Dental practices handle a substantial amount of personal data relating to their staff and patients. This includes names, date of birth, contact details (such as addresses, telephone numbers, emails), bank accounts, financial data and dental records. Medical records in particular are classified as sensitive personal data as they contain information about the patient's health, treatment plans and medical history. Ensuring appropriate security measures is paramount for guarding against the risk of loss or theft from unauthorised access resulting in identity theft or fraud. The Data Protection Act 2018 and General Data Protection Regulation (GDPR) requires you to protect the personal data you hold, by ensuring you have the appropriate security measures in place. This is known as the security principle or the integrity and confidentiality principle of the GDPR. Any breach of personal data is likely to result in serious consequences for your practice including distress, loss of trust and confidence of the persons concerned; breach of your confidentiality obligations, increased insurance premiums and a possible investigation by the Information Commissioners Officer (ICO).
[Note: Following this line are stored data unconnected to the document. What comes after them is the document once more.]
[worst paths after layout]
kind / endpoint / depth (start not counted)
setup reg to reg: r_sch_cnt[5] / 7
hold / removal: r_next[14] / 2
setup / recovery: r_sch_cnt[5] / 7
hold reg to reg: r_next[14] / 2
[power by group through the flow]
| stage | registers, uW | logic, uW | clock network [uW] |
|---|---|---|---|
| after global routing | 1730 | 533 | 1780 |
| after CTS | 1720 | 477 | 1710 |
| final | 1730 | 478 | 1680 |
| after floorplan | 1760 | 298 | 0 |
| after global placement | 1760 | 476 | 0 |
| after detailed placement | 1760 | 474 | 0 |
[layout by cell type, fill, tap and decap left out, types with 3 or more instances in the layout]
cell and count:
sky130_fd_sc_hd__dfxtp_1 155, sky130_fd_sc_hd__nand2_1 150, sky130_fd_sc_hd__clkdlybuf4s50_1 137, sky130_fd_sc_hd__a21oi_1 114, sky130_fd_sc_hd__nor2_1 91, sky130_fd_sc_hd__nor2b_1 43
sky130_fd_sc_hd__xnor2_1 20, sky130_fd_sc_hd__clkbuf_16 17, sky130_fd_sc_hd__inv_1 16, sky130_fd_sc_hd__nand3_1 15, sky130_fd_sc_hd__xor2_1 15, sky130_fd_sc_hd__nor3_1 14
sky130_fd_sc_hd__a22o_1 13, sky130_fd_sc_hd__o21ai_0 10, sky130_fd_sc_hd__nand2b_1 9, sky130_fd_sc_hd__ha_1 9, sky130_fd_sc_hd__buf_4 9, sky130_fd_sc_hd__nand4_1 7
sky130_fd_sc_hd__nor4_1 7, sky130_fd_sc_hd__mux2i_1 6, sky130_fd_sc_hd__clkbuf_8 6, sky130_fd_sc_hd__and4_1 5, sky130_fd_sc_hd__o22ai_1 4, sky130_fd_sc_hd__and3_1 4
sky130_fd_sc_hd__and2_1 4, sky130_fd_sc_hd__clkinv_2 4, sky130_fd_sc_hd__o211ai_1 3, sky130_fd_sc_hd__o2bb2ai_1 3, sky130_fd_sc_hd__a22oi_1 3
## src/rtl/rf_alu_seq.sv

```systemverilog
// rf_alu_seq: multi-cycle controller that owns an 8-entry register file and
// a shared add/sub unit. One command is taken through a valid/ready
// handshake, its two sources are read on successive cycles, the result is
// computed and written back, and a one-cycle done pulse reports it.

module rf_alu_seq #(
    parameter int WIDTH = 8,
    parameter int NREG  = 8,
    localparam int AW   = $clog2(NREG)
) (
    input  logic             clk,
    input  logic             reset,
    input  logic             cmd_valid,
    output logic             cmd_ready,
    input  logic [1:0]       cmd_op,
    input  logic [AW-1:0]    cmd_rd,
    input  logic [AW-1:0]    cmd_rs1,
    input  logic [AW-1:0]    cmd_rs2,
    input  logic [WIDTH-1:0] cmd_imm,
    output logic             done,
    output logic [WIDTH-1:0] res_data,
    output logic             res_carry,
    input  logic [AW-1:0]    dbg_addr,
    output logic [WIDTH-1:0] dbg_data
);

    typedef enum logic [1:0] {
        S_IDLE,
        S_RDA,
        S_RDB,
        S_EXEC
    } state_t;

    typedef enum logic [1:0] {
        OP_ADD = 2'b00,
        OP_SUB = 2'b01,
        OP_LDI = 2'b10,
        OP_RSV = 2'b11
    } op_t;

    state_t           state;
    op_t              op_q;
    logic [AW-1:0]    rd_q;
    logic [AW-1:0]    rs1_q;
    logic [AW-1:0]    rs2_q;
    logic [WIDTH-1:0] imm_q;
    logic [WIDTH-1:0] a_q;
    logic [WIDTH-1:0] b_q;
    logic [WIDTH-1:0] rf [NREG];
    logic [WIDTH:0]   exec_sum;
    logic [NREG-1:0]  wr_en;

    assign cmd_ready = (state == S_IDLE);
    assign dbg_data  = rf[dbg_addr];

    // Shared add/sub unit; bit WIDTH is the ADD carry or the SUB borrow.
    // The reserved opcode behaves exactly like LDI.
    always_comb begin
        exec_sum = '0;
        case (op_q)
            OP_ADD:  exec_sum = {1'b0, a_q} + {1'b0, b_q};
            OP_SUB:  exec_sum = {1'b0, a_q} - {1'b0, b_q};
            default: exec_sum = {1'b0, imm_q};
        endcase
    end

    // One-hot write decode of the destination, enabled only in EXEC.
    always_comb begin
        wr_en = '0;
        if (state == S_EXEC) begin
            wr_en[rd_q] = 1'b1;
        end
    end

    // Register file storage; every entry is writable and clears on reset.
    always_ff @(posedge clk or posedge reset) begin
        if (reset) begin
            for (int i = 0; i < NREG; i++) begin
                rf[i] <= '0;
            end
        end else begin
            for (int i = 0; i < NREG; i++) begin
                if (wr_en[i]) begin
                    rf[i] <= exec_sum[WIDTH-1:0];
                end
            end
        end
    end

    // Sequencer: IDLE -> RDA -> RDB -> EXEC -> IDLE with registered results.
    always_ff @(posedge clk or posedge reset) begin
        if (reset) begin
            state     <= S_IDLE;
            op_q      <= OP_ADD;
            rd_q      <= '0;
            rs1_q     <= '0;
            rs2_q     <= '0;
            imm_q     <= '0;
            a_q       <= '0;
            b_q       <= '0;
            res_data  <= '0;
            res_carry <= 1'b0;
            done      <= 1'b0;
        end else begin
            done <= 1'b0;
            case (state)
                S_IDLE: begin
                    if (cmd_valid) begin
                        op_q  <= op_t'(cmd_op);
                        rd_q  <= cmd_rd;
                        rs1_q <= cmd_rs1;
                        rs2_q <= cmd_rs2;
                        imm_q <= cmd_imm;
                        state <= S_RDA;
                    end
                end
                S_RDA: begin
                    a_q   <= rf[rs1_q];
                    state <= S_RDB;
                end
                S_RDB: begin
                    b_q   <= rf[rs2_q];
                    state <= S_EXEC;
                end
                S_EXEC: begin
                    res_data  <= exec_sum[WIDTH-1:0];
                    res_carry <= exec_sum[WIDTH];
                    done      <= 1'b1;
                    state     <= S_IDLE;
                end
                default: state <= S_IDLE;
            endcase
        end
    end

endmodule
```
The GDPR requires you to implement 'technical and organisational measures to ensure a level of security appropriate to the risk'. You therefore need to undertake risk assessments so that you know what your risks are and how severe the threat is. We recommend that you carry out regular risk analysis at least annually to identify any issues with your security measures and take appropriate action to protect your dental practice from any data breaches before they can arise. You should assess the risk to all of your practice processes which collect, store, use and dispose of patient data including both manual and electronic records, dental equipment e.g. images from dental X-rays and video footage from CCTV.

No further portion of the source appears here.